▽
--- src/design/ucc_regs.vh ---
// register map and timing of the serial block
`ifndef UCC_REGS_VH
`define UCC_REGS_VH

// register indices; the byte address is four times the index
`define UCC_IDX_LINE      6'h13
`define UCC_IDX_TXRX      6'h14
`define UCC_IDX_NINTH     6'h15
`define UCC_IDX_STAT      6'h16
`define UCC_IDX_DATA      6'h18
`define UCC_ADDR_LINE     {`UCC_IDX_LINE, 2'b00}
`define UCC_ADDR_TXRX     {`UCC_IDX_TXRX, 2'b00}
`define UCC_ADDR_NINTH    {`UCC_IDX_NINTH, 2'b00}
`define UCC_ADDR_STAT     {`UCC_IDX_STAT, 2'b00}
`define UCC_ADDR_DATA     {`UCC_IDX_DATA, 2'b00}

// line_format_control fields
`define UCC_LOOP_BIT      7
`define UCC_MODEN_BIT     6
`define UCC_INV_BIT       5
`define UCC_NINE_BIT      4
`define UCC_WAKE_BIT      3
`define UCC_IDLE_COUNT_AFTER_STOP_BIT      2
`define UCC_PAR_BIT       1
`define UCC_ODD_BIT       0

// tx_rx_control fields
`define UCC_TEIE_BIT      7
`define UCC_TX_DONE_IRQ_EN_BIT      6
`define UCC_RFIE_BIT      5
`define UCC_IDLE_IRQ_EN_BIT      4
`define UCC_TE_BIT        3
`define UCC_RE_BIT        2
`define UCC_RWU_BIT       1
`define UCC_BRK_BIT       0

// ninth_bit_error_irq_control fields
`define UCC_R8_BIT        7
`define UCC_T8_BIT        6
`define UCC_OVERRUN_IRQ_EN_BIT      3
`define UCC_FEIE_BIT      1
`define UCC_PEIE_BIT      0

// status fields
`define UCC_ST_TBE        7
`define UCC_ST_TC         6
`define UCC_ST_RF         5
`define UCC_ST_IDLE       4
`define UCC_ST_OR         3
`define UCC_ST_FE         1
`define UCC_ST_PE         0

// reset values
`define UCC_LINE_RST      8'h00
`define UCC_TXRX_RST      8'h00

// timing
`define UCC_CLK_NS        8'd10
`define UCC_BIT_NS        8'd160
`define UCC_BIT_CYCLES    (`UCC_BIT_NS / `UCC_CLK_NS)
`define UCC_LEN8          4'd10
`define UCC_LEN9          4'd11

`endif

--- src/design/ucc_tx.v ---
// transmitter: preamble, break, idle and data shifter
`timescale 1ns/1ps
`default_nettype none
`include "ucc_regs.vh"
module ucc_tx (
    // clock and reset
    input  wire       pclk,
    input  wire       presetn,
    // control
    input  wire       enable,
    input  wire       tx_enable,
    input  wire       break_send,
    input  wire       char_9bit,
    input  wire       parity_on,
    input  wire       odd_parity_sel,
    // data buffer
    input  wire       load_valid,
    input  wire [8:0] load_data,
    output wire       load_take,
    // line
    output wire       active,
    output reg        line
);
    localparam [7:0] BIT_LAST = `UCC_BIT_CYCLES - 8'd1;

    reg  [10:0] sh;
    reg  [3:0]  left;
    reg  [7:0]  div;
    reg         te_d;
    reg         preamble_pend;
    reg         idle_pend;
    reg         guard_pend;

    wire [3:0]  len  = char_9bit ? `UCC_LEN9 : `UCC_LEN8;
    wire        free = (left == 4'd0) && enable && tx_enable;
    wire [8:0]  pay;
    assign pay[6:0] = load_data[6:0];
    assign pay[7]   = (parity_on && !char_9bit) ? (^load_data[6:0]) ^ odd_parity_sel : load_data[7]; // RQ5 RQ6
    assign pay[8]   = (parity_on && char_9bit) ? (^load_data[7:0]) ^ odd_parity_sel : load_data[8];  // RQ5 RQ6
    wire [10:0] frame = char_9bit ? {1'b1, pay, 1'b0} : {2'b11, pay[7:0], 1'b0}; // RQ4

    // break ranks first, so a break toggled before the preamble replaces it
    wire start_brk   = free && break_send;                                   // RQ17 RQ18
    wire start_guard = free && !break_send && guard_pend;
    wire start_pre   = free && !break_send && !guard_pend && preamble_pend;
    wire start_idle  = free && !break_send && !guard_pend && !preamble_pend && idle_pend;
    assign load_take = free && !break_send && !guard_pend && !preamble_pend && !idle_pend && load_valid;
    assign active    = (left != 4'd0) | preamble_pend | idle_pend | guard_pend | (break_send & tx_enable); // RQ24

    always @(posedge pclk or negedge presetn) begin
        if (!presetn) begin
            sh            <= 11'h7FF;
            left          <= 4'd0;
            div           <= 8'h00;
            te_d          <= 1'b0;
            preamble_pend <= 1'b0;
            idle_pend     <= 1'b0;
            guard_pend    <= 1'b0;
            line          <= 1'b1;
        end else if (!enable) begin
            left          <= 4'd0;
            div           <= 8'h00;
            te_d          <= 1'b0;
            preamble_pend <= 1'b0;
            idle_pend     <= 1'b0;
            guard_pend    <= 1'b0;
            line          <= 1'b1;
        end else begin
            te_d <= tx_enable;
            if (tx_enable && !te_d) begin
                if (left != 4'd0)
                    idle_pend <= 1'b1;     // RQ13
                else
                    preamble_pend <= 1'b1; // RQ11
            end
            if (left != 4'd0) begin
                // a started character completes unless the module is disabled
                if (div == BIT_LAST) begin // RQ12
                    div  <= 8'h00;
                    sh   <= {1'b1, sh[10:1]};
                    left <= left - 4'd1;
                    line <= (left == 4'd1) ? 1'b1 : sh[1];
                end else begin
                    div <= div + 8'd1;
                end
            end else begin
                div <= 8'h00;
                if (start_brk) begin
                    sh            <= 11'h000;
                    left          <= len;
                    line          <= 1'b0;
                    guard_pend    <= 1'b1; // RQ17
                    preamble_pend <= 1'b0;
                end else if (start_guard) begin
                    sh         <= 11'h7FF;
                    left       <= 4'd1;
                    line       <= 1'b1;
                    guard_pend <= 1'b0;
                end else if (start_pre || start_idle) begin
                    sh            <= 11'h7FF;
                    left          <= len;  // RQ11
                    line          <= 1'b1;
                    preamble_pend <= 1'b0;
                    if (!start_pre)
                        idle_pend <= 1'b0;
                end else if (load_take) begin
                    sh   <= frame;         // RQ20
                    left <= len;
                    line <= frame[0];
                end else begin
                    line <= 1'b1;
                end
            end
        end
    end
endmodule
`default_nettype wire

--- src/design/ucc_top.v ---
// serial control block: apb registers, receiver, flags
// Contract
// [RQ1] loopback feeds transmitter output to receiver
// [RQ2] module disable sets tx flags, masks tx irq
// [RQ3] inversion flips every transmitted level
// [RQ4] one start, one stop, 10/11-bit characters
// [RQ5] parity sits in the character msb
// [RQ6] parity type one odd, zero even
// [RQ7] wake bit selects address mark or idle
// [RQ8] idle count starts after stop or start
// [RQ9] tx irq from empty or done flags
// [RQ10] rx irq from full or idle flags
// [RQ11] enabling transmitter sends one all-ones preamble
// [RQ12] disabling transmitter finishes current character
// [RQ13] enable toggle mid-character queues idle character
// [RQ14] software leaves enables alone while disabled
// [RQ15] receiver disable keeps receiver flags
// [RQ16] standby mutes rx irq, cleared on wakeup
// [RQ17] break bit sends breaks then single one
// [RQ18] software avoids break toggle before preamble
// [RQ19] received ninth bit captured, reset-free, mirrored
// [RQ20] tx ninth bit loaded with buffer data
// [RQ21] error irq from overrun and its enable
// [RQ22] reset clears all control bits
// [RQ23] buffer transfer sets empty flag, reset sets
// [RQ24] done flag when idle, cleared when queued
// [RQ25] irq outputs are or of enabled flags
//
// The implementer's own choice: the APB slave port.
`timescale 1ns/1ps
`default_nettype none
`include "ucc_regs.vh"
module ucc_top (
    // apb slave
    input  wire        pclk,
    input  wire        presetn,
    input  wire        psel,
    input  wire        penable,
    input  wire        pwrite,
    input  wire [7:0]  paddr,
    input  wire [31:0] pwdata,
    output reg  [31:0] prdata,
    output wire        pready,
    output wire        pslverr,
    // serial pins
    input  wire        rxd,
    output reg         txd,
    output wire        txd_oe,
    // interrupt requests
    output wire        irq_tx,
    output wire        irq_rx,
    output wire        irq_err
);
    localparam [7:0] BIT_LAST = `UCC_BIT_CYCLES - 8'd1;
    localparam [7:0] BIT_HALF = `UCC_BIT_CYCLES >> 1;

    // control registers
    reg  [7:0] line_format_control;
    reg  [7:0] tx_rx_control;
    reg        tx_ninth_bit;
    reg        overrun_irq_en;
    reg        frame_err_irq_en;
    reg        parity_err_irq_en;
    reg        rx_ninth_bit;
    reg  [7:0] rx_data_buf;
    reg  [7:0] tx_data_buf;

    // status flags
    reg        tx_buffer_empty_flag;
    reg        tx_done_flag;
    reg        rx_full_flag;
    reg        idle_flag;
    reg        overrun_flag;
    reg        frame_err_flag;
    reg        parity_err_flag;
    reg  [7:0] seen;
    reg        idle_armed;

    // receiver state
    reg        rx_sync1;
    reg        rx_sync2;
    reg        rx_busy;
    reg  [7:0] rx_div;
    reg  [3:0] rx_cnt;
    reg  [3:0] ones;
    reg  [9:0] rx_sh;

    wire       internal_loopback     = line_format_control[`UCC_LOOP_BIT];
    wire       module_enable         = line_format_control[`UCC_MODEN_BIT];
    wire       tx_polarity_invert    = line_format_control[`UCC_INV_BIT];
    wire       char_9bit             = line_format_control[`UCC_NINE_BIT];
    wire       addr_mark_wake        = line_format_control[`UCC_WAKE_BIT];
    wire       idle_count_after_stop = line_format_control[`UCC_IDLE_COUNT_AFTER_STOP_BIT];
    wire       parity_on             = line_format_control[`UCC_PAR_BIT];
    wire       odd_parity_sel        = line_format_control[`UCC_ODD_BIT];
    wire       tx_empty_irq_en       = tx_rx_control[`UCC_TEIE_BIT];
    wire       tx_done_irq_en        = tx_rx_control[`UCC_TX_DONE_IRQ_EN_BIT];
    wire       rx_full_irq_en        = tx_rx_control[`UCC_RFIE_BIT];
    wire       idle_irq_en           = tx_rx_control[`UCC_IDLE_IRQ_EN_BIT];
    wire       tx_enable             = tx_rx_control[`UCC_TE_BIT];
    wire       rx_enable             = tx_rx_control[`UCC_RE_BIT];
    wire       rx_standby            = tx_rx_control[`UCC_RWU_BIT];
    wire       break_send            = tx_rx_control[`UCC_BRK_BIT];

    // apb decode, no wait states
    wire       acc      = psel && penable;
    wire       mapped   = (paddr == `UCC_ADDR_LINE) || (paddr == `UCC_ADDR_TXRX) ||
                          (paddr == `UCC_ADDR_NINTH) || (paddr == `UCC_ADDR_STAT) ||
                          (paddr == `UCC_ADDR_DATA);
    wire       wr       = acc && pwrite && mapped;
    wire       stat_rd  = acc && !pwrite && (paddr == `UCC_ADDR_STAT);
    wire       data_rd  = acc && !pwrite && (paddr == `UCC_ADDR_DATA);
    wire       data_wr  = wr && (paddr == `UCC_ADDR_DATA);
    assign pready  = 1'b1;
    assign pslverr = acc && !mapped;

    wire [7:0] status = {tx_buffer_empty_flag, tx_done_flag, rx_full_flag, idle_flag,
                         overrun_flag, 1'b0, frame_err_flag, parity_err_flag};

    // transmitter
    wire       tx_take;
    wire       tx_active;
    wire       tx_line;

    ucc_tx u_tx (
        .pclk           (pclk),
        .presetn        (presetn),
        .enable         (module_enable),
        .tx_enable      (tx_enable),
        .break_send     (break_send),
        .char_9bit      (char_9bit),
        .parity_on      (parity_on),
        .odd_parity_sel (odd_parity_sel),
        .load_valid     (!tx_buffer_empty_flag),
        .load_data      ({tx_ninth_bit, tx_data_buf}),
        .load_take      (tx_take),
        .active         (tx_active),
        .line           (tx_line)
    );

    // receiver datapath
    wire       rx_in    = internal_loopback ? tx_line : rx_sync2; // RQ1
    wire       rx_run   = module_enable && rx_enable;             // RQ15
    wire       rx_tick  = (rx_div == BIT_LAST);
    wire [3:0] len      = char_9bit ? `UCC_LEN9 : `UCC_LEN8;      // RQ4
    wire [9:0] nsh      = {rx_in, rx_sh[9:1]};
    wire       last     = rx_run && rx_busy && rx_tick && (rx_cnt == len - 4'd1);
    wire [8:0] word     = char_9bit ? nsh[8:0] : {1'b0, nsh[8:1]};
    wire       msb      = char_9bit ? word[8] : word[7];
    wire       perr     = (char_9bit ? (^word[8:0]) : (^word[7:0])) ^ odd_parity_sel; // RQ5 RQ6
    wire       accept   = last && (!rx_standby || (addr_mark_wake && msb));           // RQ7 RQ16
    wire       rx_load  = accept && !rx_full_flag;
    wire       rx_over  = accept && rx_full_flag;
    wire       idle_evt = rx_run && !rx_busy && rx_in && rx_tick && (ones == len - 4'd1); // RQ8
    wire       wake_clr = (last && rx_standby && addr_mark_wake && msb) ||
                          (idle_evt && rx_standby && !addr_mark_wake);                // RQ7 RQ16

    always @(posedge pclk or negedge presetn) begin
        if (!presetn) begin
            rx_sync1 <= 1'b1;
            rx_sync2 <= 1'b1;
        end else begin
            rx_sync1 <= rxd;
            rx_sync2 <= rx_sync1;
        end
    end

    always @(posedge pclk or negedge presetn) begin
        if (!presetn) begin
            rx_busy <= 1'b0;
            rx_div  <= 8'h00;
            rx_cnt  <= 4'd0;
            ones    <= 4'd0;
            rx_sh   <= 10'h000;
        end else if (!rx_run) begin
            rx_busy <= 1'b0;
            rx_div  <= 8'h00;
            rx_cnt  <= 4'd0;
            ones    <= 4'd0;
        end else begin
            rx_div <= rx_tick ? 8'h00 : rx_div + 8'd1;
            if (!rx_busy) begin
                if (!rx_in) begin
                    // mid-bit sampling
                    rx_busy <= 1'b1;
                    rx_div  <= BIT_HALF;
                    rx_cnt  <= 4'd0;
                    ones    <= 4'd0;
                end else if (rx_tick && ones != len) begin
                    ones <= ones + 4'd1;
                end
            end else if (rx_tick) begin
                rx_cnt <= rx_cnt + 4'd1;
                if (rx_cnt == 4'd0) begin
                    if (rx_in)
                        rx_busy <= 1'b0;
                end else begin
                    rx_sh <= nsh;
                    ones  <= (!idle_count_after_stop && rx_in) ? ones + 4'd1 : 4'd0; // RQ8
                    if (last)
                        rx_busy <= 1'b0;
                end
            end
        end
    end

    // rx data and ninth bit are not reset
    always @(posedge pclk) begin
        if (rx_load) begin
            rx_data_buf  <= word[7:0];
            rx_ninth_bit <= msb; // RQ19
        end
    end

    always @(posedge pclk or negedge presetn) begin
        if (!presetn) begin
            line_format_control <= `UCC_LINE_RST; // RQ22
            tx_rx_control       <= `UCC_TXRX_RST; // RQ22
            tx_ninth_bit        <= 1'b0;
            overrun_irq_en      <= 1'b0;
            frame_err_irq_en    <= 1'b0;
            parity_err_irq_en   <= 1'b0;
            tx_data_buf         <= 8'h00;
        end else begin
            if (wr && paddr == `UCC_ADDR_LINE)
                line_format_control <= pwdata[7:0];
            if (wr && paddr == `UCC_ADDR_TXRX)
                tx_rx_control <= pwdata[7:0];
            if (wake_clr)
                tx_rx_control[`UCC_RWU_BIT] <= 1'b0; // RQ16
            if (wr && paddr == `UCC_ADDR_NINTH) begin
                tx_ninth_bit      <= pwdata[`UCC_T8_BIT];
                overrun_irq_en    <= pwdata[`UCC_OVERRUN_IRQ_EN_BIT];
                frame_err_irq_en  <= pwdata[`UCC_FEIE_BIT];
                parity_err_irq_en <= pwdata[`UCC_PEIE_BIT];
            end
            if (data_wr)
                tx_data_buf <= pwdata[7:0];
        end
    end

    // flags: set beats clear
    always @(posedge pclk or negedge presetn) begin
        if (!presetn) begin
            tx_buffer_empty_flag <= 1'b1; // RQ23
            tx_done_flag         <= 1'b1;
            rx_full_flag         <= 1'b0;
            idle_flag            <= 1'b0;
            overrun_flag         <= 1'b0;
            frame_err_flag       <= 1'b0;
            parity_err_flag      <= 1'b0;
            seen                 <= 8'h00;
            idle_armed           <= 1'b0;
        end else begin
            if (!module_enable || tx_take)
                tx_buffer_empty_flag <= 1'b1; // RQ2 RQ23
            else if (data_wr && seen[`UCC_ST_TBE])
                tx_buffer_empty_flag <= 1'b0;
            tx_done_flag <= !module_enable || (tx_buffer_empty_flag && !tx_active && !tx_take); // RQ2 RQ24
            if (rx_load)
                rx_full_flag <= 1'b1;
            else if (data_rd && seen[`UCC_ST_RF])
                rx_full_flag <= 1'b0;
            if (idle_evt && idle_armed && !rx_standby)
                idle_flag <= 1'b1;
            else if (data_rd && seen[`UCC_ST_IDLE])
                idle_flag <= 1'b0;
            if (rx_over)
                overrun_flag <= 1'b1;
            else if (data_rd && seen[`UCC_ST_OR])
                overrun_flag <= 1'b0;
            if (rx_load && !nsh[9])
                frame_err_flag <= 1'b1;
            else if (data_rd && seen[`UCC_ST_FE])
                frame_err_flag <= 1'b0;
            if (rx_load && parity_on && perr)
                parity_err_flag <= 1'b1; // RQ5
            else if (data_rd && seen[`UCC_ST_PE])
                parity_err_flag <= 1'b0;
            // idle needs a new character first
            if (rx_load)
                idle_armed <= 1'b1;
            else if (idle_evt && idle_armed && !rx_standby)
                idle_armed <= 1'b0;
            if (stat_rd)
                seen <= prdata[7:0];
            else if (data_rd || data_wr)
                seen <= 8'h00;
        end
    end

    // read data captured in setup
    always @(posedge pclk or negedge presetn) begin
        if (!presetn) begin
            prdata <= 32'h00000000;
        end else if (psel && !penable && !pwrite) begin
            case (paddr)
                `UCC_ADDR_LINE:  prdata <= {24'h000000, line_format_control};
                `UCC_ADDR_TXRX:  prdata <= {24'h000000, tx_rx_control};
                `UCC_ADDR_NINTH: prdata <= {24'h000000, rx_ninth_bit, tx_ninth_bit, 2'b00,
                                            overrun_irq_en, 1'b0, frame_err_irq_en, parity_err_irq_en};
                `UCC_ADDR_STAT:  prdata <= {24'h000000, status};
                `UCC_ADDR_DATA:  prdata <= {24'h000000, rx_data_buf};
                default:         prdata <= 32'h00000000;
            endcase
        end
    end

    always @(posedge pclk or negedge presetn) begin
        if (!presetn)
            txd <= 1'b1;
        else
            txd <= tx_line ^ tx_polarity_invert; // RQ3
    end
    assign txd_oe = module_enable;

    assign irq_tx  = module_enable && ((tx_buffer_empty_flag && tx_empty_irq_en) ||
                                       (tx_done_flag && tx_done_irq_en));          // RQ2 RQ9 RQ25
    assign irq_rx  = !rx_standby && ((rx_full_flag && rx_full_irq_en) ||
                                     (idle_flag && idle_irq_en));                  // RQ10 RQ16 RQ25
    assign irq_err = (overrun_flag && overrun_irq_en) || (frame_err_flag && frame_err_irq_en) ||
                     (parity_err_flag && parity_err_irq_en);                       // RQ21 RQ25
endmodule
`default_nettype wire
△
**Work instructions**. Tally the lines in the material above that contain "captured". Respond with the number and nothing else.

**Result of the exercise**. 2